When you think of a search engine, you probably conjure up an image of the handy, html based site that can help you find those RFC's, wiring diagrams, soft-warez, serial keys or questionable images, depending on your taste. You've probably used generic search engines like Google, Yahoo, MSN, Lycos & Hotbot a trillion times without considering even the possibility that it could be used to support an attack attempt.

Due to the sheer volume of HTTP based attacks, one has to consider than anything utilising HTTP is a serious theoretical attack vector. Too many people feel happy in the knowledge that only HTTP holes are punched in the firewall, if the server daemon is patched and user input locations are verified as safe then there is no need to worry. This is a serious misconception that one should avoid.

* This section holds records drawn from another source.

## src/hw/dsb_pkg.sv

```systemverilog
/*
  Shared constants and types for the DLLP side-band and end-to-end CRC status port.
  Assumes one system clock for both ends and an active-low asynchronous reset.
*/
// Contract
// Select 01 sends power-management DLLP of given kind
// Select 10 sends vendor DLLP with payload
// Select 00 idle; 11 unused, ignored
// User encodes kinds 000,001,011,100
// User supplies 24-bit vendor payload with request
// Sent indication once DLLP left link
// Received power kind reported, same encoding
// Received vendor payload presented on output
// Received-valid pulse qualifies received power kind
// High while retry buffer holds nothing
// High while any DLLP awaits transmission
// Output flags each received TLP
// CRC enable outputs only with AER and ECRC
// Generation-enabled output follows CRC generation
// User sets digest bit while generation on
// Check-enabled output follows CRC checking
// User holds request until sent, then 00
// Sent and received-valid are one-cycle pulses
package dsb_pkg;

  localparam int unsigned DSB_SEL_W     = 2;
  localparam int unsigned DSB_KIND_W    = 3;
  localparam int unsigned DSB_VSD_W     = 24;
  localparam int unsigned DSB_RBUF_DEPTH = 16;

  typedef enum logic [1:0] {
    DSB_SEL_NONE   = 2'h0,
    DSB_SEL_PM     = 2'h1,
    DSB_SEL_VENDOR = 2'h2,
    DSB_SEL_UNUSED = 2'h3
  } dsb_sel_t;

  typedef enum logic [2:0] {
    DSB_PM_ENTER_L1  = 3'h0,
    DSB_PM_ENTER_L2  = 3'h1,
    DSB_PM_ASPM_L1   = 3'h3,
    DSB_PM_REQ_ACK   = 3'h4
  } dsb_pm_kind_t;

  localparam logic [DSB_KIND_W-1:0] DSB_KIND_RST = 3'h0;
  localparam logic [DSB_VSD_W-1:0]  DSB_VSD_RST  = 24'h000000;

  // Legal kind check, used by the user end
  function automatic logic dsb_kind_legal(input logic [DSB_KIND_W-1:0] k);
    dsb_kind_legal = (k == DSB_PM_ENTER_L1) || (k == DSB_PM_ENTER_L2) ||
                     (k == DSB_PM_ASPM_L1) || (k == DSB_PM_REQ_ACK);
  endfunction

endpackage

```

## src/hw/dsb_if.sv

```systemverilog
/*
  Carrier between the endpoint side-band port and user logic.
  Assumes both modports run on the same clock.
*/
`timescale 1ns/1ns
interface dsb_if;
  import dsb_pkg::*;

  dsb_sel_t                send_sel;
  logic [DSB_KIND_W-1:0]   tx_kind;
  logic [DSB_VSD_W-1:0]    tx_vendor;
  logic                    sent;
  logic [DSB_KIND_W-1:0]   rx_kind;
  logic [DSB_VSD_W-1:0]    rx_vendor;
  logic                    rx_pm_valid;
  logic                    retry_empty;
  logic                    dllp_pending;
  logic                    tlp_received;
  logic                    ecrc_gen_en;
  logic                    ecrc_chk_en;

  modport dev (
    input  send_sel,
    input  tx_kind,
    input  tx_vendor,
    output sent,
    output rx_kind,
    output rx_vendor,
    output rx_pm_valid,
    output retry_empty,
    output dllp_pending,
    output tlp_received,
    output ecrc_gen_en,
    output ecrc_chk_en
  );

  modport usr (
    output send_sel,
    output tx_kind,
    output tx_vendor,
    input  sent,
    input  rx_kind,
    input  rx_vendor,
    input  rx_pm_valid,
    input  retry_empty,
    input  dllp_pending,
    input  tlp_received,
    input  ecrc_gen_en,
    input  ecrc_chk_en
  );
endinterface

```

## src/hw/dsb_dev_end.sv

```systemverilog
/*
  Endpoint end of the DLLP side-band port: accepts send requests, hands DLLPs
  to the link layer, reports received DLLPs and TLPs, retry and CRC status.
  Assumes link-side ports come from logic on the same clock.
*/
`timescale 1ns/1ns
module dsb_dev_end #(
  parameter bit          HAS_AER    = 1'b1,
  parameter bit          HAS_ECRC   = 1'b1,
  parameter int unsigned RBUF_DEPTH = dsb_pkg::DSB_RBUF_DEPTH
) (
  input  wire logic                            clk_i,
  input  wire logic                            rstn_i,
  dsb_if.dev                                   sb,
  output logic                                 link_dllp_valid_o,
  output logic                                 link_dllp_is_pm_o,
  output logic [dsb_pkg::DSB_KIND_W-1:0]       link_dllp_kind_o,
  output logic [dsb_pkg::DSB_VSD_W-1:0]        link_dllp_data_o,
  input  wire logic                            link_dllp_ready_i,
  input  wire logic                            link_other_pend_i,
  input  wire logic                            link_rx_valid_i,
  input  wire logic                            link_rx_is_pm_i,
  input  wire logic [dsb_pkg::DSB_KIND_W-1:0]  link_rx_kind_i,
  input  wire logic [dsb_pkg::DSB_VSD_W-1:0]   link_rx_data_i,
  input  wire logic                            link_rx_tlp_i,
  input  wire logic                            rbuf_push_i,
  input  wire logic                            rbuf_release_i,
  output logic                                 rbuf_full_o,
  input  wire logic                            cfg_ecrc_gen_i,
  input  wire logic                            cfg_ecrc_chk_i
);
  import dsb_pkg::*;

  typedef enum logic [1:0] {
    DSB_TX_IDLE = 2'b00,
    DSB_TX_SEND = 2'b01,
    DSB_TX_HOLD = 2'b10
  } dsb_tx_state_t;

  localparam bit CRC_PORTS = HAS_AER && HAS_ECRC;

  dsb_tx_state_t           state_reg;
  dsb_tx_state_t           state_next;
  logic                    is_pm_reg;
  logic [DSB_KIND_W-1:0]   kind_reg;
  logic [DSB_VSD_W-1:0]    data_reg;
  logic                    sent_reg;
  logic [DSB_KIND_W-1:0]   rx_kind_reg;
  logic [DSB_VSD_W-1:0]    rx_vendor_reg;
  logic                    rx_pm_valid_reg;
  logic                    tlp_rcvd_reg;
  logic                    gen_en_reg;
  logic                    chk_en_reg;
  logic                    req_pm;
  logic                    req_vendor;
  logic                    accept;
  logic                    handoff;

  //////////////////////////////////////////////////////////////////////
  // Request decode
  assign req_pm     = (sb.send_sel == DSB_SEL_PM);
  assign req_vendor = (sb.send_sel == DSB_SEL_VENDOR);
  // None and unused select take no action
  assign accept     = (state_reg == DSB_TX_IDLE) && (req_pm || req_vendor);
  assign handoff    = (state_reg == DSB_TX_SEND) && link_dllp_ready_i;

  //////////////////////////////////////////////////////////////////////
  // Transmit state machine
  always_comb begin
    state_next = state_reg;
    unique case (state_reg)
      DSB_TX_IDLE: begin
        if (accept) begin
          state_next = DSB_TX_SEND;
        end
      end
      DSB_TX_SEND: begin
        if (link_dllp_ready_i) begin
          state_next = DSB_TX_HOLD;
        end
      end
      DSB_TX_HOLD: begin
        // Wait for select to drop so a held request is sent once
        if (sb.send_sel == DSB_SEL_NONE) begin
          state_next = DSB_TX_IDLE;
        end
      end
      default: begin
        state_next = DSB_TX_IDLE;
      end
    endcase
  end

  always_ff @(posedge clk_i or negedge rstn_i) begin
    if (!rstn_i) begin
      state_reg <= DSB_TX_IDLE;
    end else begin
      state_reg <= state_next;
    end
  end

  //////////////////////////////////////////////////////////////////////
  // Captured request contents
  always_ff @(posedge clk_i or negedge rstn_i) begin
    if (!rstn_i) begin
      is_pm_reg <= 1'b0;
      kind_reg  <= DSB_KIND_RST;
      data_reg  <= DSB_VSD_RST;
    end else if (accept) begin
      is_pm_reg <= req_pm;
      kind_reg  <= sb.tx_kind;
      data_reg  <= sb.tx_vendor;
    end
  end

  assign link_dllp_valid_o = (state_reg == DSB_TX_SEND);
  assign link_dllp_is_pm_o = is_pm_reg;
  assign link_dllp_kind_o  = kind_reg;
  assign link_dllp_data_o  = data_reg;

  //////////////////////////////////////////////////////////////////////
  // Sent pulse
  always_ff @(posedge clk_i or negedge rstn_i) begin
    if (!rstn_i) begin
      sent_reg <= 1'b0;
    end else begin
      sent_reg <= handoff;
    end
  end

  assign sb.sent = sent_reg;

  //////////////////////////////////////////////////////////////////////
  // Pending indication
  assign sb.dllp_pending = (state_reg == DSB_TX_SEND) || link_other_pend_i;

  //////////////////////////////////////////////////////////////////////
  // Received power-management DLLP
  always_ff @(posedge clk_i or negedge rstn_i) begin
    if (!rstn_i) begin
      rx_kind_reg     <= DSB_KIND_RST;
      rx_pm_valid_reg <= 1'b0;
    end else begin
      rx_pm_valid_reg <= link_rx_valid_i && link_rx_is_pm_i;
      if (link_rx_valid_i && link_rx_is_pm_i) begin
        rx_kind_reg <= link_rx_kind_i;
      end
    end
  end

  assign sb.rx_kind     = rx_kind_reg;
  assign sb.rx_pm_valid = rx_pm_valid_reg;

  //////////////////////////////////////////////////////////////////////
  // Received vendor-defined DLLP
  always_ff @(posedge clk_i or negedge rstn_i) begin
    if (!rstn_i) begin
      rx_vendor_reg <= DSB_VSD_RST;
    end else if (link_rx_valid_i && !link_rx_is_pm_i) begin
      rx_vendor_reg <= link_rx_data_i;
    end
  end

  assign sb.rx_vendor = rx_vendor_reg;

  //////////////////////////////////////////////////////////////////////
  // TLP received pulse
  always_ff @(posedge clk_i or negedge rstn_i) begin
    if (!rstn_i) begin
      tlp_rcvd_reg <= 1'b0;
    end else begin
      tlp_rcvd_reg <= link_rx_tlp_i;
    end
  end

  assign sb.tlp_received = tlp_rcvd_reg;

  //////////////////////////////////////////////////////////////////////
  // Retry buffer occupancy
  dsb_rbuf_count #(
    .DEPTH     (RBUF_DEPTH)
  ) u_rbuf (
    .clk_i     (clk_i),
    .rstn_i    (rstn_i),
    .push_i    (rbuf_push_i),
    .release_i (rbuf_release_i),
    .full_o    (rbuf_full_o),
    .empty_o   (sb.retry_empty)
  );

  //////////////////////////////////////////////////////////////////////
  // End-to-end CRC status
  generate
    if (CRC_PORTS) begin : g_crc
      always_ff @(posedge clk_i or negedge rstn_i) begin
        if (!rstn_i) begin
          gen_en_reg <= 1'b0;
          chk_en_reg <= 1'b0;
        end else begin
          gen_en_reg <= cfg_ecrc_gen_i;
          chk_en_reg <= cfg_ecrc_chk_i;
        end
      end
    end else begin : g_no_crc
      // Outputs absent in this configuration, held low
      assign gen_en_reg = 1'b0;
      assign chk_en_reg = 1'b0;
    end
  endgenerate

  assign sb.ecrc_gen_en = gen_en_reg;
  assign sb.ecrc_chk_en = chk_en_reg;
endmodule

```

## src/hw/dsb_rbuf_count.sv

```systemverilog
/*
  Occupancy counter for the transmit retry buffer.
  Assumes push and release come from same-clock link logic.
*/
`timescale 1ns/1ns
module dsb_rbuf_count #(
  parameter int unsigned DEPTH = dsb_pkg::DSB_RBUF_DEPTH
) (
  input  wire logic clk_i,
  input  wire logic rstn_i,
  input  wire logic push_i,
  input  wire logic release_i,
  output logic      full_o,
  output logic      empty_o
);
  import dsb_pkg::*;

  localparam int unsigned CW = $clog2(DEPTH + 1);
  localparam logic [CW-1:0] FULL_CNT = CW'(DEPTH);

  logic [CW-1:0] count_reg;
  logic          do_push;
  logic          do_rel;

  assign do_push = push_i && (count_reg != FULL_CNT);
  assign do_rel  = release_i && (count_reg != '0);

  //////////////////////////////////////////////////////////////////////
  // Count stored TLPs
  always_ff @(posedge clk_i or negedge rstn_i) begin
    if (!rstn_i) begin
      count_reg <= '0;
    end else if (do_push && !do_rel) begin
      count_reg <= count_reg + CW'(1);
    end else if (do_rel && !do_push) begin
      count_reg <= count_reg - CW'(1);
    end
  end

  assign full_o  = (count_reg == FULL_CNT);
  assign empty_o = (count_reg == '0);
endmodule

```

## src/flat_wrapper.sv

```systemverilog
// flat-port wrapper written by rule: the top's interface ports become plain ports
module dsb_dev_end_flat import dsb_pkg::*;
#(
  parameter bit          HAS_AER    = 1'b1,
  parameter bit          HAS_ECRC   = 1'b1,
  parameter int unsigned RBUF_DEPTH = dsb_pkg::DSB_RBUF_DEPTH
)
  (clk_i, rstn_i, link_dllp_valid_o, link_dllp_is_pm_o, link_dllp_kind_o, link_dllp_data_o, link_dllp_ready_i, link_other_pend_i, link_rx_valid_i, link_rx_is_pm_i, link_rx_kind_i, link_rx_data_i, link_rx_tlp_i, rbuf_push_i, rbuf_release_i, rbuf_full_o, cfg_ecrc_gen_i, cfg_ecrc_chk_i, sb_send_sel, sb_tx_kind, sb_tx_vendor, sb_sent, sb_rx_kind, sb_rx_vendor, sb_rx_pm_valid, sb_retry_empty, sb_dllp_pending, sb_tlp_received, sb_ecrc_gen_en, sb_ecrc_chk_en);
  dsb_if sb_i ();
  input  wire logic clk_i;
  input  wire logic rstn_i;
  output logic link_dllp_valid_o;
  output logic link_dllp_is_pm_o;
  output logic [dsb_pkg::DSB_KIND_W-1:0] link_dllp_kind_o;
  output logic [dsb_pkg::DSB_VSD_W-1:0] link_dllp_data_o;
  input  wire logic link_dllp_ready_i;
  input  wire logic link_other_pend_i;
  input  wire logic link_rx_valid_i;
  input  wire logic link_rx_is_pm_i;
  input  wire logic [dsb_pkg::DSB_KIND_W-1:0] link_rx_kind_i;
  input  wire logic [dsb_pkg::DSB_VSD_W-1:0] link_rx_data_i;
  input  wire logic link_rx_tlp_i;
  input  wire logic rbuf_push_i;
  input  wire logic rbuf_release_i;
  output logic rbuf_full_o;
  input  wire logic cfg_ecrc_gen_i;
  input  wire logic cfg_ecrc_chk_i;
  input wire logic [$bits(sb_i.send_sel)-1:0] sb_send_sel;
  input wire logic [$bits(sb_i.tx_kind)-1:0] sb_tx_kind;
  input wire logic [$bits(sb_i.tx_vendor)-1:0] sb_tx_vendor;
  output wire logic [$bits(sb_i.sent)-1:0] sb_sent;
  output wire logic [$bits(sb_i.rx_kind)-1:0] sb_rx_kind;
  output wire logic [$bits(sb_i.rx_vendor)-1:0] sb_rx_vendor;
  output wire logic [$bits(sb_i.rx_pm_valid)-1:0] sb_rx_pm_valid;
  output wire logic [$bits(sb_i.retry_empty)-1:0] sb_retry_empty;
  output wire logic [$bits(sb_i.dllp_pending)-1:0] sb_dllp_pending;
  output wire logic [$bits(sb_i.tlp_received)-1:0] sb_tlp_received;
  output wire logic [$bits(sb_i.ecrc_gen_en)-1:0] sb_ecrc_gen_en;
  output wire logic [$bits(sb_i.ecrc_chk_en)-1:0] sb_ecrc_chk_en;
  assign sb_i.send_sel = sb_send_sel;
  assign sb_i.tx_kind = sb_tx_kind;
  assign sb_i.tx_vendor = sb_tx_vendor;
  assign sb_sent = sb_i.sent;
  assign sb_rx_kind = sb_i.rx_kind;
  assign sb_rx_vendor = sb_i.rx_vendor;
  assign sb_rx_pm_valid = sb_i.rx_pm_valid;
  assign sb_retry_empty = sb_i.retry_empty;
  assign sb_dllp_pending = sb_i.dllp_pending;
  assign sb_tlp_received = sb_i.tlp_received;
  assign sb_ecrc_gen_en = sb_i.ecrc_gen_en;
  assign sb_ecrc_chk_en = sb_i.ecrc_chk_en;
  dsb_dev_end #(.HAS_AER(HAS_AER), .HAS_ECRC(HAS_ECRC), .RBUF_DEPTH(RBUF_DEPTH)) u_core (.clk_i(clk_i), .rstn_i(rstn_i), .sb(sb_i), .link_dllp_valid_o(link_dllp_valid_o), .link_dllp_is_pm_o(link_dllp_is_pm_o), .link_dllp_kind_o(link_dllp_kind_o), .link_dllp_data_o(link_dllp_data_o), .link_dllp_ready_i(link_dllp_ready_i), .link_other_pend_i(link_other_pend_i), .link_rx_valid_i(link_rx_valid_i), .link_rx_is_pm_i(link_rx_is_pm_i), .link_rx_kind_i(link_rx_kind_i), .link_rx_data_i(link_rx_data_i), .link_rx_tlp_i(link_rx_tlp_i), .rbuf_push_i(rbuf_push_i), .rbuf_release_i(rbuf_release_i), .rbuf_full_o(rbuf_full_o), .cfg_ecrc_gen_i(cfg_ecrc_gen_i), .cfg_ecrc_chk_i(cfg_ecrc_chk_i));
endmodule
```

HTTP fingerprinting, SQL Injection, malformed header injections, XXS, cookie fun, every conceivable form of web based application or service attack can be managed by your security infrastructure. Yet what is the use in having any of this preventative security to protect your data from prying eyes, when you have allowed search bots to come in happily and crawl all web servers.

Taken from the Berkely teaching guide, stating that Spiders are:

"Computer robot programs, referred to sometimes as "crawlers" or"knowledge-bots" or "knowbots" that are used by search engines to roam the World Wide Web via the Internet, visit sites and databases, and keep the search engine database of web pages up to date. They obtain new pages, update known pages, and delete obsolete ones. Their findings are then integrated into the "home" database".

When any powerful technology is utilised by a curious mind, possessing advanced knowledge of the internal workings, it becomes easy to transform the technology into a potentially malicious weapon. In this case, the engine soon becomes an advanced data-gathering tool for attackers. Everyone knows about RFP's web mining tool called Whisker, yet not everyone is aware that a search engine can do the same...and more.

Google is the most powerful search engine online and it probably has been for the last four years or more, crawling literally millions of websites and public archives daily. The amount of data that it contains would crush any reasonable human mind due to the sheer scale. When data is being stored on such a vast scale and the manner in which it's gathered by engines, it is of no wonder that sometimes-sensitive information will be included.

The spiders that Google use to harvest all these sites have no mind, they are merely an axon connection to a central soma, acting like a neural network. The data is filtered down the axon if it passes a simple logic test, the soma then sends it into the central brain. The only energy required to sustain crawling is a diet similar to that of the pecking pigeons which perform the ranking inside the database clusters.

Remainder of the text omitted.